Sometimes I wonder if we can afford both in one month. (Hint: Next month = probably not.) That panic sets in and starts a spiral of thinking what else we might not be able to afford and how we’re going to make it happen. Will Miss O have clothes to wear? She’s already pushing out of the 3Ts we got for her birthday (she’s two and a half!) She has to have snow boots for school. Oh my goodness, last year I waited too long and got the last pair of boots in Massachusetts that were under $100 just before the first snow fell. That was when we kind-of had money.
It’s one year later and that spiral of panic now involves a monthly mental inventory of what is in the house that I think I could sell. (I’m looking at you snow boots.) I start to feel guilty for owning things I bought years ago when we had enough to actually put $20 in savings every month. I talk myself off this ride by telling myself it will be ok and we have so much more than we need and we have jobs and daycare is willing to work with us if we have challenges for a while. (They were amazing when I lost my job and we had to debate pulling Miss O out to save the money.)
And then there’s Cyber-Monday. An all-out first world marketing bonanza offering fantastic deals on all the things you never knew you wanted and really can’t afford not to take advantage of just in time for the holidays. This year it seems especially egregious. At the time of (finally!) posting this, it will have been one week since the Monday after Thanksgiving. The funny part is that I started receiving sneak peek emails for this granting me special early access to these deals as early as Thanksgiving. Take that Black Friday sales! As if that weren’t enough, I am still receiving emails with Cyber Monday deals in them. What? You say Cyber Monday was over a week ago? Well, never fear, we’ve extended our deals for your convenience! Riiight. Don’t even get me started on Green Monday. Enough already. Seriously. I get that you’re desperate for my money. So am I.
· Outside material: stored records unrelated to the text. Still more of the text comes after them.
`src/hw/bcre_pkg.sv`:
```
/*
  constants for the bit, carry and return execution slice of the 4-bit core:
  opcodes, widths, register offsets and reset values.
  assumes a 10-bit instruction word and word-aligned avalon byte offsets.
*/
package bcre_pkg;
  // widths of the core state this slice touches
  localparam int unsigned OP_W = 10;
  localparam int unsigned PC_W = 11;
  localparam int unsigned STACK_POINTER_W = 3;
  localparam int unsigned X_W = 4;
  localparam int unsigned Y_W = 4;
  localparam int unsigned Z_W = 2;
  localparam int unsigned DA_W = Z_W + X_W + Y_W;
  localparam int unsigned BUS_AW = 5;

  // opcodes
  localparam logic [OP_W-1:0] OP_ROT_RIGHT_CARRY = 10'h01D;
  localparam logic [OP_W-1:0] OP_MEM_BIT_CLEAR = 10'h04C; // low two bits carry j
  localparam logic [OP_W-1:0] OP_PORT_BIT_CLEAR = 10'h014;
  localparam logic [OP_W-1:0] OP_SUB_RETURN = 10'h044;
  localparam logic [OP_W-1:0] OP_SUB_RETURN_SKIP = 10'h045;
  localparam logic [OP_W-1:0] OP_ISR_RETURN = 10'h046;

  // register byte offsets
  localparam logic [BUS_AW-1:0] REG_ACCUM = 5'h00;
  localparam logic [BUS_AW-1:0] REG_POINTER = 5'h04;
  localparam logic [BUS_AW-1:0] REG_MEMDATA = 5'h08;
  localparam logic [BUS_AW-1:0] REG_STATUS = 5'h0C;
  localparam logic [BUS_AW-1:0] REG_DPORT = 5'h10;

  // field positions
  localparam int unsigned ACC_CARRY_POS = 4;
  localparam int unsigned ACC_B_POS = 8;
  localparam int unsigned PTR_X_POS = 4;
  localparam int unsigned PTR_Z_POS = 8;
  localparam int unsigned ST_SKIP_POS = 4;
  localparam int unsigned ST_PC_POS = 8;

  // reset values
  localparam logic [3:0] ACC_RST = 4'h0;
  localparam logic [3:0] DPORT_RST = 4'hF;
  localparam logic [STACK_POINTER_W-1:0] STACK_POINTER_RST = 3'h7;
  localparam logic [PC_W-1:0] PC_RST = 11'h000;

  typedef enum logic {RET_IDLE, RET_SECOND} bcre_ret_t;
endpackage

```
`src/hw/bcre_mem.sv`:
```
/*
  small synchronous memory with one write port and a registered read port.
  the read port follows the next read address, so its data always show the
  current word; a write to that word in the same cycle is passed through.
*/
`timescale 1ns/1ps
module bcre_mem #(
  parameter int unsigned DW = 4,
  parameter int unsigned AW = 3
) (
  input wire logic clk_sys_i,
  input wire logic we_i,
  input wire logic [AW-1:0] waddr_i,
  input wire logic [DW-1:0] wdata_i,
  input wire logic [AW-1:0] raddr_i,
  output logic [DW-1:0] rdata_o
);
  logic [DW-1:0] mem [2**AW];

  // write port and write-first read register
  always_ff @(posedge clk_sys_i) begin
    if (we_i) begin
      mem[waddr_i] <= wdata_i;
    end
    if (we_i && (waddr_i == raddr_i)) begin
      rdata_o <= wdata_i;
    end else begin
      rdata_o <= mem[raddr_i];
    end
  end
endmodule

```
`src/hw/bcre_exec.sv`:
```
/*
  execution slice for rotate through carry, memory bit clear, port bit clear
  and the three returns of a 4-bit core, with an avalon-mm register slave.
  assumes the fetch logic on the same clock presents one instruction at a
  time, pushes return addresses through call or interrupt entry, and keeps
  the stack contents meaningful before any return.
*/
// The Avalon-MM interface to the registers and the placing of the registers were left to the implementer.
// Contract
// - rotate right through carry flag
// - clear bit j of memory at pointer
// - clear port line selected by y
// - return and skip, two cycles
// - interrupt return pops pc in one cycle
// - interrupt return restores saved processor state
`timescale 1ns/1ps
module bcre_exec (
  input wire logic clk_sys_i,
  input wire logic rstn_i,
  input wire logic instr_valid_i,
  input wire logic [bcre_pkg::OP_W-1:0] instr_i,
  output logic instr_ready_o,
  input wire logic [bcre_pkg::PC_W-1:0] pc_i,
  input wire logic call_i,
  input wire logic int_entry_i,
  input wire logic skip_req_i,
  input wire logic nop_status_i,
  output logic [bcre_pkg::PC_W-1:0] pc_o,
  output logic pc_load_o,
  output logic skip_o,
  output logic nop_restore_o,
  output logic restore_o,
  output logic [3:0] d_port_o,
  input wire logic [bcre_pkg::BUS_AW-1:0] avs_address,
  input wire logic avs_read,
  input wire logic avs_write,
  input wire logic [31:0] avs_writedata,
  output logic [31:0] avs_readdata,
  output logic avs_waitrequest
);
  import bcre_pkg::*;

  typedef struct packed {
    logic [3:0] acc;
    logic carry;
    logic [3:0] b;
    logic [X_W-1:0] ptr_x;
    logic [Y_W-1:0] ptr_y;
    logic [Z_W-1:0] ptr_z;
    logic [STACK_POINTER_W-1:0] stack_pointer;
    logic [PC_W-1:0] pc;
    logic pc_load;
    logic skip;
    logic [3:0] dport;
    bcre_ret_t ret;
    logic ret_skip;
    logic [3:0] sh_acc;
    logic sh_carry;
    logic [3:0] sh_b;
    logic [X_W-1:0] sh_x;
    logic [Y_W-1:0] sh_y;
    logic [Z_W-1:0] sh_z;
    logic sh_skip;
    logic sh_nop;
    logic nop_restore;
    logic restore;
    logic rd_pend;
    logic [31:0] rdata;
  } bcre_state_t;

  bcre_state_t st;
  bcre_state_t next_st;
  logic [PC_W-1:0] stack_rdata;
  logic [3:0] mem_rdata;
  logic stack_we;
  logic [STACK_POINTER_W-1:0] stack_waddr;
  logic mem_we;
  logic [3:0] mem_wdata;
  logic take;
  logic bus_wr;

  // data memory address from z, x, y
  function automatic logic [DA_W-1:0] data_pointer_addr(input bcre_state_t s);
    return {s.ptr_z, s.ptr_x, s.ptr_y};
  endfunction

  // memory bit clear matches on all but the two bit-select bits
  function automatic logic is_bit_clear(input logic [OP_W-1:0] op);
    return op[OP_W-1:2] == OP_MEM_BIT_CLEAR[OP_W-1:2];
  endfunction

  // bus write wins the cycle; a return holds the fetch side for its second cycle
  assign bus_wr = avs_write;
  assign instr_ready_o = ~bus_wr & (st.ret == RET_IDLE);
  assign take = instr_valid_i & instr_ready_o;
  assign avs_waitrequest = avs_read & ~st.rd_pend;

  // next state
  always_comb begin
    next_st = st;
    next_st.pc_load = 1'b0;
    next_st.restore = 1'b0;
    next_st.rd_pend = 1'b0;
    stack_we = 1'b0;
    stack_waddr = st.stack_pointer;
    mem_we = 1'b0;
    mem_wdata = mem_rdata;
    // push of a return address, saving state on interrupt entry
    if (call_i || int_entry_i) begin
      next_st.stack_pointer = st.stack_pointer + 3'h1;
      stack_we = 1'b1;
      stack_waddr = st.stack_pointer + 3'h1;
    end
    if (int_entry_i) begin
      next_st.sh_acc = st.acc;
      next_st.sh_carry = st.carry;
      next_st.sh_b = st.b;
      next_st.sh_x = st.ptr_x;
      next_st.sh_y = st.ptr_y;
      next_st.sh_z = st.ptr_z;
      next_st.sh_skip = st.skip;
      next_st.sh_nop = nop_status_i;
    end
    // second cycle of a subroutine return
    if (st.ret == RET_SECOND) begin
      next_st.pc = stack_rdata;
      next_st.pc_load = 1'b1;
      next_st.stack_pointer = st.stack_pointer - 3'h1;
      next_st.skip = st.ret_skip;
      next_st.ret = RET_IDLE;
    end
    // one instruction, discarded when a skip is pending
    if (take && st.skip) begin
      next_st.skip = 1'b0;
    end else if (take) begin
      if (instr_i == OP_ROT_RIGHT_CARRY) begin
        next_st.acc = {st.carry, st.acc[3:1]};
        next_st.carry = st.acc[0];
      end else if (is_bit_clear(instr_i)) begin
        mem_we = 1'b1;
        mem_wdata = mem_rdata & ~(4'h1 << instr_i[1:0]);
      end else if (instr_i == OP_PORT_BIT_CLEAR) begin
        // only y bits 1:0 index the port; a larger y clears the line given by its low two bits
        next_st.dport[st.ptr_y[1:0]] = 1'b0;
      end else if (instr_i == OP_SUB_RETURN || instr_i == OP_SUB_RETURN_SKIP) begin
        next_st.ret = RET_SECOND;
        next_st.ret_skip = instr_i[0];
      end else if (instr_i == OP_ISR_RETURN) begin
        next_st.pc = stack_rdata;
        next_st.pc_load = 1'b1;
        next_st.stack_pointer = st.stack_pointer - 3'h1;
        next_st.acc = st.sh_acc;
        next_st.carry = st.sh_carry;
        next_st.b = st.sh_b;
        next_st.ptr_x = st.sh_x;
        next_st.ptr_y = st.sh_y;
        next_st.ptr_z = st.sh_z;
        next_st.skip = st.sh_skip;
        next_st.nop_restore = st.sh_nop;
        next_st.restore = 1'b1;
      end
    end
    // a skip raised by the fetch side wins over its own clearing
    if (skip_req_i) begin
      next_st.skip = 1'b1;
    end
    // register writes
    if (bus_wr) begin
      case (avs_address)
        REG_ACCUM: begin
          next_st.acc = avs_writedata[3:0];
          next_st.carry = avs_writedata[ACC_CARRY_POS];
          next_st.b = avs_writedata[ACC_B_POS +: 4];
        end
        REG_POINTER: begin
          next_st.ptr_y = avs_writedata[Y_W-1:0];
          next_st.ptr_x = avs_writedata[PTR_X_POS +: X_W];
          next_st.ptr_z = avs_writedata[PTR_Z_POS +: Z_W];
        end
        REG_MEMDATA: begin
          mem_we = 1'b1;
          mem_wdata = avs_writedata[3:0];
        end
        REG_DPORT: begin
          next_st.dport = avs_writedata[3:0];
        end
        default: begin
        end
      endcase
    end
    // register reads: capture in the first cycle, answer in the second
    if (avs_read && !st.rd_pend) begin
      next_st.rd_pend = 1'b1;
      case (avs_address)
        REG_ACCUM: next_st.rdata = {20'h0, st.b, 3'h0, st.carry, st.acc};
        REG_POINTER: next_st.rdata = {22'h0, st.ptr_z, st.ptr_x, st.ptr_y};
        REG_MEMDATA: next_st.rdata = {28'h0, mem_rdata};
        REG_STATUS: next_st.rdata = {13'h0, st.pc, 3'h0, st.skip, 1'b0, st.stack_pointer};
        REG_DPORT: next_st.rdata = {28'h0, st.dport};
        default: next_st.rdata = 32'h0;
      endcase
    end
  end

  // state register
  always_ff @(posedge clk_sys_i or negedge rstn_i) begin
    if (!rstn_i) begin
      st <= '0;
      st.acc <= ACC_RST;
      st.stack_pointer <= STACK_POINTER_RST;
      st.pc <= PC_RST;
      st.dport <= DPORT_RST;
      st.ret <= RET_IDLE;
    end else begin
      st <= next_st;
    end
  end

  // return stack
  bcre_mem #(.DW(PC_W), .AW(STACK_POINTER_W)) u_stack (
    .clk_sys_i(clk_sys_i),
    .we_i(stack_we),
    .waddr_i(stack_waddr),
    .wdata_i(pc_i),
    .raddr_i(next_st.stack_pointer),
    .rdata_o(stack_rdata)
  );

  // nibble data memory at the data pointer
  bcre_mem #(.DW(4), .AW(DA_W)) u_data (
    .clk_sys_i(clk_sys_i),
    .we_i(mem_we),
    .waddr_i(data_pointer_addr(st)),
    .wdata_i(mem_wdata),
    .raddr_i(data_pointer_addr(next_st)),
    .rdata_o(mem_rdata)
  );

  assign pc_o = st.pc;
  assign pc_load_o = st.pc_load;
  assign skip_o = st.skip;
  assign nop_restore_o = st.nop_restore;
  assign restore_o = st.restore;
  assign d_port_o = st.dport;
  assign avs_readdata = st.rdata;
endmodule

```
If I had money to spend, I’d probably be thrilled. I’d probably be shopping my little heart out, especially for Miss O, because there’s not a thing in the world I want to deny her. Which is when the spiral starts again.
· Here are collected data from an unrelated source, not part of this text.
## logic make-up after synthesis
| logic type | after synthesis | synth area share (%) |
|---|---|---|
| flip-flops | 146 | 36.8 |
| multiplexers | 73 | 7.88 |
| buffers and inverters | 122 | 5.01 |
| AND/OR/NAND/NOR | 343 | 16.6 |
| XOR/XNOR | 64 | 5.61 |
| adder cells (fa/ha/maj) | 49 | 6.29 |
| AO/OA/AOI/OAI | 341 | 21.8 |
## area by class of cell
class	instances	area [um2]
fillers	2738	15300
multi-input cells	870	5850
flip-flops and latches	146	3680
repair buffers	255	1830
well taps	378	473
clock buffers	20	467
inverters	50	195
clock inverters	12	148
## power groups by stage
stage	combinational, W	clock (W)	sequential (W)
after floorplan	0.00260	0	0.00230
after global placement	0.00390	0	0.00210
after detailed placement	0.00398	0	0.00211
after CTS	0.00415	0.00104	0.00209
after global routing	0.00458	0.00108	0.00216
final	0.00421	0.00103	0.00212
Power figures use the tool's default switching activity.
### src/tcaec_defines.vh
/*
 * register offsets, field positions and reset values for the timer
 * channel action and edge control block.
 * assumes byte addresses on a 32-bit axi4-lite bus, one register a word.
 */
`ifndef TCAEC_DEFINES_VH
`define TCAEC_DEFINES_VH

// printed offsets are not all multiples of four: kept as indices
`define TCAEC_IDX_ACT_HI 4'h8
`define TCAEC_IDX_EDGE_HI 4'ha
`define TCAEC_IDX_EDGE_LO 4'hb
`define TCAEC_IDX_IRQ_EN 4'hc
`define TCAEC_IDX_ACT_LO 4'h9
`define TCAEC_IDX_SELECT 4'h0
`define TCAEC_IDX_CH7_MASK 4'h1
`define TCAEC_IDX_CH7_DATA 4'h2
`define TCAEC_IDX_PIN_DISC 4'h3
`define TCAEC_IDX_TOGGLE 4'h4
`define TCAEC_IDX_FLAGS 4'h5
`define TCAEC_IDX_STATUS 4'h6

`define TCAEC_RST_BYTE 8'h00
`define TCAEC_RESP_OKAY 2'b00
`define TCAEC_RESP_SLVERR 2'b10

`define TCAEC_EDGE_OFF 2'b00
`define TCAEC_EDGE_RISE 2'b01
`define TCAEC_EDGE_FALL 2'b10
`define TCAEC_EDGE_ANY 2'b11

`define TCAEC_ACT_NONE 2'b00
`define TCAEC_ACT_TOGGLE 2'b01
`define TCAEC_ACT_CLEAR 2'b10
`define TCAEC_ACT_SET 2'b11

`endif

### src/tcaec_timer_channel_ctrl.v
/*
 * per-channel output compare action, channel 7 sharing, input capture
 * edge selection and interrupt gating for an eight-channel timer, with
 * an axi4-lite register slave.
 * assumes the counter and comparators sit outside and pulse the compare
 * match inputs; pins are synchronous to aclk.
 */
// Design decision made here: the AXI4-Lite slave port.
`timescale 1ns/100ps
`default_nettype none
`include "tcaec_defines.vh"

module tcaec_timer_channel_ctrl #(
    parameter NCH = 8
) (
    input wire aclk,
    input wire aresetn,
    input wire [5:0] s_axi_awaddr,
    input wire s_axi_awvalid,
    output wire s_axi_awready,
    input wire [31:0] s_axi_wdata,
    input wire [3:0] s_axi_wstrb,
    input wire s_axi_wvalid,
    output wire s_axi_wready,
    output reg [1:0] s_axi_bresp,
    output reg s_axi_bvalid,
    input wire s_axi_bready,
    input wire [5:0] s_axi_araddr,
    input wire s_axi_arvalid,
    output wire s_axi_arready,
    output reg [31:0] s_axi_rdata,
    output reg [1:0] s_axi_rresp,
    output reg s_axi_rvalid,
    input wire s_axi_rready,
    input wire [NCH-1:0] compare_match,
    input wire [NCH-1:0] counter_overflow,
    input wire [NCH-1:0] channel_pin_in,
    input wire [NCH-1:0] port_data_out,
    input wire [NCH-1:0] port_dir_out,
    output wire [NCH-1:0] channel_pin_out,
    output wire [NCH-1:0] channel_pin_oe,
    output reg [NCH-1:0] capture_event,
    output wire [NCH-1:0] channel_irq
);
    reg [7:0] compare_action_ctrl_hi_reg;
    reg [7:0] compare_action_ctrl_lo_reg;
    reg [7:0] capture_edge_ctrl_hi_reg;
    reg [7:0] capture_edge_ctrl_lo_reg;
    reg [7:0] channel_irq_enable_reg;
    reg [7:0] capture_compare_select_reg;
    reg [7:0] ch7_compare_mask_reg;
    reg [7:0] ch7_compare_data_reg;
    reg [7:0] compare_pin_disconnect_reg;
    reg [7:0] overflow_toggle_reg;
    reg [7:0] channel_flag_reg;
    reg [7:0] compare_channel_output_reg;
    reg [7:0] pin_prev_reg;
    reg [7:0] compare_channel_output_next;
    reg [7:0] channel_flag_next;
    reg [7:0] capture_next;
    reg [7:0] flag_clear;
    reg [15:0] act_pairs;
    reg [15:0] edge_pairs;
    reg [1:0] act;
    reg [1:0] edg;
    reg own_hit;
    reg ch7_hit;
    reg rise;
    reg fall;
    integer i;

    // write channel: address and data latched independently
    reg aw_held_reg;
    reg w_held_reg;
    reg [3:0] aw_idx_reg;
    reg aw_ok_reg;
    reg [7:0] w_byte_reg;
    reg w_lane_reg;
    wire do_write;
    wire [3:0] wr_idx;
    wire wr_ok;
    wire [7:0] wr_byte;
    wire wr_lane;

    assign s_axi_awready = ~aw_held_reg & ~s_axi_bvalid;
    assign s_axi_wready = ~w_held_reg & ~s_axi_bvalid;
    assign wr_idx = aw_held_reg ? aw_idx_reg : s_axi_awaddr[5:2];
    assign wr_ok = aw_held_reg ? aw_ok_reg : (s_axi_awaddr[1:0] == 2'b00);
    assign wr_byte = w_held_reg ? w_byte_reg : s_axi_wdata[7:0];
    assign wr_lane = w_held_reg ? w_lane_reg : s_axi_wstrb[0];
    assign do_write = (aw_held_reg | (s_axi_awvalid & s_axi_awready)) &
                      (w_held_reg | (s_axi_wvalid & s_axi_wready));

    function is_mapped;
        input [3:0] idx;
        begin
            is_mapped = (idx <= `TCAEC_IDX_STATUS) ||
                        (idx >= `TCAEC_IDX_ACT_HI &&
                         idx <= `TCAEC_IDX_IRQ_EN);
        end
    endfunction

    always @(posedge aclk) begin
        if (!aresetn) begin
            aw_held_reg <= 1'b0;
            w_held_reg <= 1'b0;
            aw_idx_reg <= 4'h0;
            aw_ok_reg <= 1'b0;
            w_byte_reg <= `TCAEC_RST_BYTE;
            w_lane_reg <= 1'b0;
            s_axi_bvalid <= 1'b0;
            s_axi_bresp <= `TCAEC_RESP_OKAY;
        end else begin
            if (do_write) begin
                aw_held_reg <= 1'b0;
                w_held_reg <= 1'b0;
                s_axi_bvalid <= 1'b1;
                s_axi_bresp <= (wr_ok && is_mapped(wr_idx)) ?
                               `TCAEC_RESP_OKAY : `TCAEC_RESP_SLVERR;
            end else begin
                if (s_axi_awvalid && s_axi_awready) begin
                    aw_held_reg <= 1'b1;
                    aw_idx_reg <= s_axi_awaddr[5:2];
                    aw_ok_reg <= (s_axi_awaddr[1:0] == 2'b00);
                end
                if (s_axi_wvalid && s_axi_wready) begin
                    w_held_reg <= 1'b1;
                    w_byte_reg <= s_axi_wdata[7:0];
                    w_lane_reg <= s_axi_wstrb[0];
                end
                if (s_axi_bvalid && s_axi_bready)
                    s_axi_bvalid <= 1'b0;
            end
        end
    end

    wire wen;
    assign wen = do_write & wr_ok & wr_lane;

    // control registers, all readable and writable at any time
    always @(posedge aclk) begin
        if (!aresetn) begin
            compare_action_ctrl_hi_reg <= `TCAEC_RST_BYTE;
            compare_action_ctrl_lo_reg <= `TCAEC_RST_BYTE;
            capture_edge_ctrl_hi_reg <= `TCAEC_RST_BYTE;
            capture_edge_ctrl_lo_reg <= `TCAEC_RST_BYTE;
            channel_irq_enable_reg <= `TCAEC_RST_BYTE;
            capture_compare_select_reg <= `TCAEC_RST_BYTE;
            ch7_compare_mask_reg <= `TCAEC_RST_BYTE;
            ch7_compare_data_reg <= `TCAEC_RST_BYTE;
            compare_pin_disconnect_reg <= `TCAEC_RST_BYTE;
            overflow_toggle_reg <= `TCAEC_RST_BYTE;
        end else if (wen) begin
            case (wr_idx)
                `TCAEC_IDX_ACT_HI: compare_action_ctrl_hi_reg <= wr_byte;
                `TCAEC_IDX_ACT_LO: compare_action_ctrl_lo_reg <= wr_byte;
                `TCAEC_IDX_EDGE_HI: capture_edge_ctrl_hi_reg <= wr_byte;
                `TCAEC_IDX_EDGE_LO: capture_edge_ctrl_lo_reg <= wr_byte;
                `TCAEC_IDX_IRQ_EN: channel_irq_enable_reg <= wr_byte;
                `TCAEC_IDX_SELECT: capture_compare_select_reg <= wr_byte;
                `TCAEC_IDX_CH7_MASK: ch7_compare_mask_reg <= wr_byte;
                `TCAEC_IDX_CH7_DATA: ch7_compare_data_reg <= wr_byte;
                `TCAEC_IDX_PIN_DISC: compare_pin_disconnect_reg <= wr_byte;
                `TCAEC_IDX_TOGGLE: overflow_toggle_reg <= wr_byte;
                default: ;
            endcase
        end
    end

    // event vectors seen by the per-channel loop
    wire [NCH-1:0] cmp_event;
    wire [NCH-1:0] ovf_toggle_hit;
    wire [NCH-1:0] capture_mode;
    assign cmp_event = compare_match & capture_compare_select_reg;
    assign ovf_toggle_hit = counter_overflow & overflow_toggle_reg &
                            capture_compare_select_reg;
    assign capture_mode = ~capture_compare_select_reg;

    // own action on own match: a channel masked to ch7 keeps it only
    // while ch7 is masked too; ch7 loses it whenever it is masked
    reg [NCH-1:0] own_allowed;
    integer k;
    always @* begin
        own_allowed = {NCH{1'b0}};
        for (k = 0; k < NCH; k = k + 1) begin
            if (!capture_compare_select_reg[k]) begin
                own_allowed[k] = 1'b0;
            end else if (!ch7_compare_mask_reg[k]) begin
                own_allowed[k] = 1'b1;
            end else if (k == NCH - 1) begin
                own_allowed[k] = 1'b0;
            end else begin
                own_allowed[k] = ch7_compare_mask_reg[NCH-1];
            end
        end
    end

    // ch7 event reaches masked channels only when both are compares
    reg [NCH-1:0] ch7_shared;
    integer n;
    always @* begin
        ch7_shared = {NCH{1'b0}};
        for (n = 0; n < NCH; n = n + 1) begin
            if (capture_compare_select_reg[NCH-1] &&
                capture_compare_select_reg[n] &&
                ch7_compare_mask_reg[n]) begin
                ch7_shared[n] = 1'b1;
            end
        end
    end

    always @* begin
        flag_clear = 8'h00;
        if (wen && wr_idx == `TCAEC_IDX_FLAGS)
            flag_clear = wr_byte;
    end

    // channel compare action, ch7 sharing and capture edges
    always @* begin
        act_pairs = {compare_action_ctrl_hi_reg, compare_action_ctrl_lo_reg};
        edge_pairs = {capture_edge_ctrl_hi_reg, capture_edge_ctrl_lo_reg};
        compare_channel_output_next = compare_channel_output_reg;
        capture_next = 8'h00;
        act = 2'b00;
        edg = 2'b00;
        own_hit = 1'b0;
        ch7_hit = 1'b0;
        rise = 1'b0;
        fall = 1'b0;
        for (i = 0; i < NCH; i = i + 1) begin
            act = act_pairs[2*i +: 2];
            edg = edge_pairs[2*i +: 2];
            // own action and ch7 event, each gated by the sharing masks
            own_hit = cmp_event[i] & own_allowed[i];
            ch7_hit = compare_match[NCH-1] &
                      ch7_shared[i];
            if (own_hit) begin
                case (act)
                    `TCAEC_ACT_NONE: ;
                    `TCAEC_ACT_TOGGLE:
                        compare_channel_output_next[i] =
                            ~compare_channel_output_reg[i];
                    `TCAEC_ACT_CLEAR:
                        compare_channel_output_next[i] = 1'b0;
                    `TCAEC_ACT_SET:
                        compare_channel_output_next[i] = 1'b1;
                    default: ;
                endcase
            end
            // overflow toggle outranks own action, not the ch7 event
            if (ovf_toggle_hit[i])
                compare_channel_output_next[i] =
                    ~compare_channel_output_reg[i];
            if (ch7_hit)
                compare_channel_output_next[i] = ch7_compare_data_reg[i];
            rise = ~pin_prev_reg[i] & channel_pin_in[i];
            fall = pin_prev_reg[i] & ~channel_pin_in[i];
            case (edg)
                `TCAEC_EDGE_OFF: capture_next[i] = 1'b0;
                `TCAEC_EDGE_RISE: capture_next[i] = rise;
                `TCAEC_EDGE_FALL: capture_next[i] = fall;
                `TCAEC_EDGE_ANY: capture_next[i] = rise | fall;
                default: capture_next[i] = 1'b0;
            endcase
            capture_next[i] = capture_next[i] & capture_mode[i];
        end
        // set wins over a software clear in the same cycle
        channel_flag_next = (channel_flag_reg & ~flag_clear) |
                            capture_next |
                            cmp_event;
    end

    always @(posedge aclk) begin
        if (!aresetn) begin
            compare_channel_output_reg <= `TCAEC_RST_BYTE;
            channel_flag_reg <= `TCAEC_RST_BYTE;
            pin_prev_reg <= `TCAEC_RST_BYTE;
            capture_event <= `TCAEC_RST_BYTE;
        end else begin
            compare_channel_output_reg <= compare_channel_output_next;
            channel_flag_reg <= channel_flag_next;
            pin_prev_reg <= channel_pin_in;
            capture_event <= capture_next;
        end
    end

    // pin ownership: compare logic when a compare-mode channel is active or masked and not disconnected, else the port
    // own_active marks a channel whose mode and level pair is not 00
    reg [NCH-1:0] own_active;
    reg [NCH-1:0] cmp_owns;
    integer j;
    always @* begin
        own_active = {NCH{1'b0}};
        cmp_owns = {NCH{1'b0}};
        for (j = 0; j < NCH; j = j + 1) begin
            own_active[j] = |act_pairs[2*j +: 2];
            if (capture_compare_select_reg[j] &&
                (own_active[j] || ch7_compare_mask_reg[j])) begin
                cmp_owns[j] = 1'b1;
            end
            // a set disconnect bit hands the pin back to the port
            if (compare_pin_disconnect_reg[j]) begin
                cmp_owns[j] = 1'b0;
            end
        end
    end
    // unowned pins follow the general-purpose port
    assign channel_pin_out = (cmp_owns & compare_channel_output_next) |
                             (~cmp_owns & port_data_out);
    assign channel_pin_oe = cmp_owns | port_dir_out;
    assign channel_irq = channel_flag_reg & channel_irq_enable_reg;

    // read channel
    wire [3:0] rd_idx;
    assign rd_idx = s_axi_araddr[5:2];
    assign s_axi_arready = ~s_axi_rvalid;
    reg [7:0] rd_byte;
    always @* begin
        case (rd_idx)
            `TCAEC_IDX_ACT_HI: rd_byte = compare_action_ctrl_hi_reg;
            `TCAEC_IDX_ACT_LO: rd_byte = compare_action_ctrl_lo_reg;
            `TCAEC_IDX_EDGE_HI: rd_byte = capture_edge_ctrl_hi_reg;
            `TCAEC_IDX_EDGE_LO: rd_byte = capture_edge_ctrl_lo_reg;
            `TCAEC_IDX_IRQ_EN: rd_byte = channel_irq_enable_reg;
            `TCAEC_IDX_SELECT: rd_byte = capture_compare_select_reg;
            `TCAEC_IDX_CH7_MASK: rd_byte = ch7_compare_mask_reg;
            `TCAEC_IDX_CH7_DATA: rd_byte = ch7_compare_data_reg;
            `TCAEC_IDX_PIN_DISC: rd_byte = compare_pin_disconnect_reg;
            `TCAEC_IDX_TOGGLE: rd_byte = overflow_toggle_reg;
            `TCAEC_IDX_FLAGS: rd_byte = channel_flag_reg;
            `TCAEC_IDX_STATUS: rd_byte = compare_channel_output_reg;
            default: rd_byte = 8'h00;
        endcase
    end

    always @(posedge aclk) begin
        if (!aresetn) begin
            s_axi_rvalid <= 1'b0;
            s_axi_rdata <= 32'h0000_0000;
            s_axi_rresp <= `TCAEC_RESP_OKAY;
        end else if (s_axi_arvalid && s_axi_arready) begin
            s_axi_rvalid <= 1'b1;
            s_axi_rdata <= {24'h00_0000, rd_byte};
            s_axi_rresp <= (s_axi_araddr[1:0] == 2'b00 &&
                            is_mapped(rd_idx)) ?
                           `TCAEC_RESP_OKAY : `TCAEC_RESP_SLVERR;
        end else if (s_axi_rvalid && s_axi_rready) begin
            s_axi_rvalid <= 1'b0;
        end
    end
endmodule // tcaec_timer_channel_ctrl
`default_nettype wire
It’s been a struggle this year and it’s not going to get too much better too soon. I am getting better at ignoring the noise and focusing on what we have and we do have. I’m worried our Christmas will look significantly smaller than last year, but I tell myself I had my expectations set at a very privileged bar and it wouldn’t hurt to lower it to a far more reasonable and realistic level. If anything it will set Miss Os expectations at a reasonable level and perhaps we can focus on being thankful for what we have and the love we have for each other rather than focus on what we want and don’t need. Isn’t that the point anyway?